Through its first strategy, the Alliance has boosted the capacity of health and immunisation services through health system strengthening (HSS) support; funding to support civil society involvement in immunisation planning and delivery; and, immunisation services support (ISS), which has used reward payments to encourage developing countries to increase the number of children immunised with three doses of the diphtheria, tetanus and pertussis vaccine (DTP3).
- Drop-out rate: % drop out between DTP1 and DTP3 coverage.
- DTP3 coverage: % of surviving infants receiving three doses of DTP-containing vaccine.
- Equity in immunisation coverage: % of GAVI supported countries where DTP3 coverage in the lowest wealth quintile is not more than 20% points of the coverage in the highest wealth quintile.
- View GAVI's targets for its health systems goal
Performance based funding for HSS
With the new five-year strategic plan for 2011-2015, the GAVI Board made a decision to refocus HSS on immunisation to “contribute to strengthening the capacity of integrated health systems to deliver immunisation by resolving health systems constraints, increasing the level of equity in access to services and strengthening civil society engagement in the health sector.”

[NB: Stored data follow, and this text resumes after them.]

[flow/config.mk]
export PLATFORM = sky130hd
export DESIGN_NAME = counter
export DESIGN_NICKNAME = counter
export VERILOG_FILES = /design/flow/design.v
export SDC_FILE = /design/flow/constraint.sdc
export NUM_CORES = 4
export LEC_CHECK = 1
export CORE_AREA = 10 10 70 70
export DIE_AREA = 0 0 80 80
[flow/constraint.sdc]
current_design counter

set clk_period 2.4
set clk_io_pct 0.2

create_clock -name clk0 -period $clk_period [get_ports {clk}]

set non_clock_inputs [all_inputs -no_clocks]
set_input_delay [expr $clk_period * $clk_io_pct] -clock clk0 $non_clock_inputs
set_output_delay [expr $clk_period * $clk_io_pct] -clock clk0 [all_outputs]
[flow/design.v]
module counter (
    input logic clk, rst, wEN,
    input logic [7:0] in, 
    output logic [7:0] out, count
);
    initial count = 0;
    always_ff @(posedge clk, posedge rst) begin
        if (rst) begin
            count <= 0;
            out <= out;
        end else if (wEN) begin
            count <= count + 1;
            out <= in;
        end
    end
endmodule
[flow/run.sh]
#!/bin/bash
# OpenROAD 26Q1-2900-gdf79404cd8, Yosys 0.63+post, stock flow scripts
make -C /OpenROAD-flow-scripts/flow DESIGN_CONFIG=/design/flow/config.mk WORK_HOME=/design/flow/orfs finish
==> deck_impl_summary.md <==
Key Metrics from the Run

Status
  • Run status: finished, final reports clean

Logic synthesis
  • Synth Area per Inst: 16.4 sq um
  • Syn Inst Count: 37
  • Count of cell types in the netlist: 15
  • Synthesis area per yosys: 608 sq um
  • Post-Syn Area: 608 sq um
  • Yosys warns: 1
  • Seq share, synth: 0.724
  • Ys cells: 37
  • Synth Register Bits: 16

Layout
  • P&R area growth vs syn: 56.6%
  • Finished Layout Cells: 113
  • Ratio of cells with drive above 1 in the final layout: 0.104
  • Layout Utilization: 0.279
  • Top cell excl fill/tap: clkdlybuf4s50_1
  • Dominant logic cell types in the final layout: clkdlybuf4s50_1, dfrtp_1, edfxtp_1, xnor2_1

Power and ir drop
  • Total power: 0.808 mW
  • PD cells: 849 nW/um^2
  • Maximum VDD drop: 326 uV
  • Leakage: 0.361 nW

Final timing
  • Final period util: 0.725
  • Slew HR: 0.787
  • Unrepaired setup endpoints after global routing: no
  • Fmax: 575 MHz
  • Final min period: 1740 ps
  • Hold Slack: 476 ps
  • Fin Setup TNS: 0 ps
  • Clk_skew: 5.41 ps
  • Final slew viol count: 0
  • # setup viols final: 0
  • Worst Tran Pin Value: 318 ps
  • Final Hold Vio Count: 0

Clocking
  • Clock transition at path regs: 90 ps
  • Post-CTS Hold Buffers: 0
  • Clk latency late pin: 280 ps
  • CTS Buf Count: 3
  • Post-CTS Setup Repair Bufs: 0
  • CTS tree: built
  • Maximum buffer depth of the clock tree: 2
  • Sink Count: 16
  • Root Buffer: clkbuf_4
  • Clock H-tree levels: 1
  • Post-cts resize count: 0

Detailed routing
  • Ant diodes: 0
  • DRC Markers: 0
  • WL final: 1.28 mm
  • Drt pass-1 iters: 3
  • Routed Antenna Nets: 0
  • Routed vias/inst: 3.34
  • Initial drt markers: 1
  • Avg WL per Cell: 11.3 um
  • Via Count: 377

Worst hold path
  • Hold/Removal Path Class: in2async

Flow run
  • Max cap viols: 0
  • Tool warning count: 25

Critical path
  • Required @ worst endpoint: 1920 ps
  • CP Max Fanout: 4
  • WP buf/inv: 1
  • Reg2Reg Depth: 2
  • CP max stage cell: clkdlybuf4s50_1
  • CP Cell Sequence: clkdlybuf4s50_1
  • Worst path top cell family by delay: buffers and inverters
  • Data arrival, critical path: 1260 ps
  • CP endpoint kind: output port
  • Largest stage delay on the critical path: 520 ps
  • Startpoint Class: flop
  • Critical R2R Capture: count[1]$_DFFE_PP0P_
  • Crit path kind: reg2out
  • Setup slack, reg-to-reg: 1270 ps
  • Worst r2r src: count[0]$_DFFE_PP0P_

Global route
  • Initial antenna violation count: 0
  • Largest net degree at the start of global routing: 10
  • First-pass GRT wire length: 1.95 mm
  • Vias in the first global route: 402
  • Grt total ovfl: 0
  • Gr usage total: 0.0399

Die
  • Chip height: 80 um
  • IO Pins: 27
  • Row count: 21
  • Chip area: 6400 sq um
  • Die X: 80 um
  • Core Box Area: 3420 sq um
  • Initial core utilization: 0.178

Place
  • Number of port buffers: 26
  • Placed Instances: 109
  • Final GP Congestion: 0.735
  • Placed wire-length estimate: 1.06 mm
[registers in the layout, indices dropped and copies added (netlist names)]
name   cells
count      8
out        8
[cells in the mapped netlist, drive strengths merged]
cell,n,area share
dfrtp,8,0.33
edfxtp,8,0.40
xnor2,4,0.058
nand2,3,0.019
nand4,3,0.056
xor2,3,0.043
and3,1,0.010
buf,1,0.012
ha,1,0.021
inv,1,0.0062
mux2,1,0.019
nor2,1,0.0062
nor2b,1,0.010
nor3,1,0.016
[worst max-delay path by stage]
stage | cells past startpoint | from | to
6_report | 1 | count[0]$_DFFE_PP0P_ | count[0]
5_1_grt | 1 | count[2]$_DFFE_PP0P_ | count[2]
4_1_cts | 1 | count[0]$_DFFE_PP0P_ | count[0]
[where the power goes]
| part | switching (mW) | internal, mW |
|---|---|---|
| combinational | 0.0577 | 0.175 |
| clock | 0.0749 | 0.0602 |
| sequential | 0.0861 | 0.355 |
| total | 0.219 | 0.590 |
[logic make-up after synthesis]
group	share of synthesized area
fa+ha+maj	0.0206
xor+xnor	0.101
simple gates	0.117
mux	0.0185
flops	0.724
buf+inv	0.0185
[per-layer routing]
metal / vias up / wire (um) / track usage
li1: 190 / - / -
met3: 2 / 231 / 0.0352
met4: 0 / 10 / 0.00352
met5: - / 0 / 0
met1: 161 / 551 / 0.0457
met2: 24 / 483 / 0.0570
[cell type report]
type                       instances  area (sq um)
multi-input combinational         19           156
timing repair buffer              27           268
sequential                        16           440
clock inverter                     1          3.75
tap                               46          57.6
clock buffer                       3          22.5
inverter                           1          3.75
fill                             355          2460
[through the flow]
step	cell area [sq um]	worst slack, ps
floorplan	608	979
detailed placement	926	604
CTS	952	637
global placement	926	634
finish	952	660
global route	952	589
Power is estimated from default activity; no workload was simulated.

The Board decided to strengthen the focus on performance and results, highlighting the importance of examining outputs rather than inputs. Performance based funding (PBF) was approved by the Board in November 2011 and was rolled out starting with 2012 approved grants.
Under the new strategy, GAVI will look to strengthen its support for civil society organisations (CSO), in particular, focusing on:
- positioning CSOs in the national planning and implementation processes;
- maintaining a country-by-country approach to CSO engagement;
- raising awareness in developing countries about the critical role CSO's play in immunisation and child health.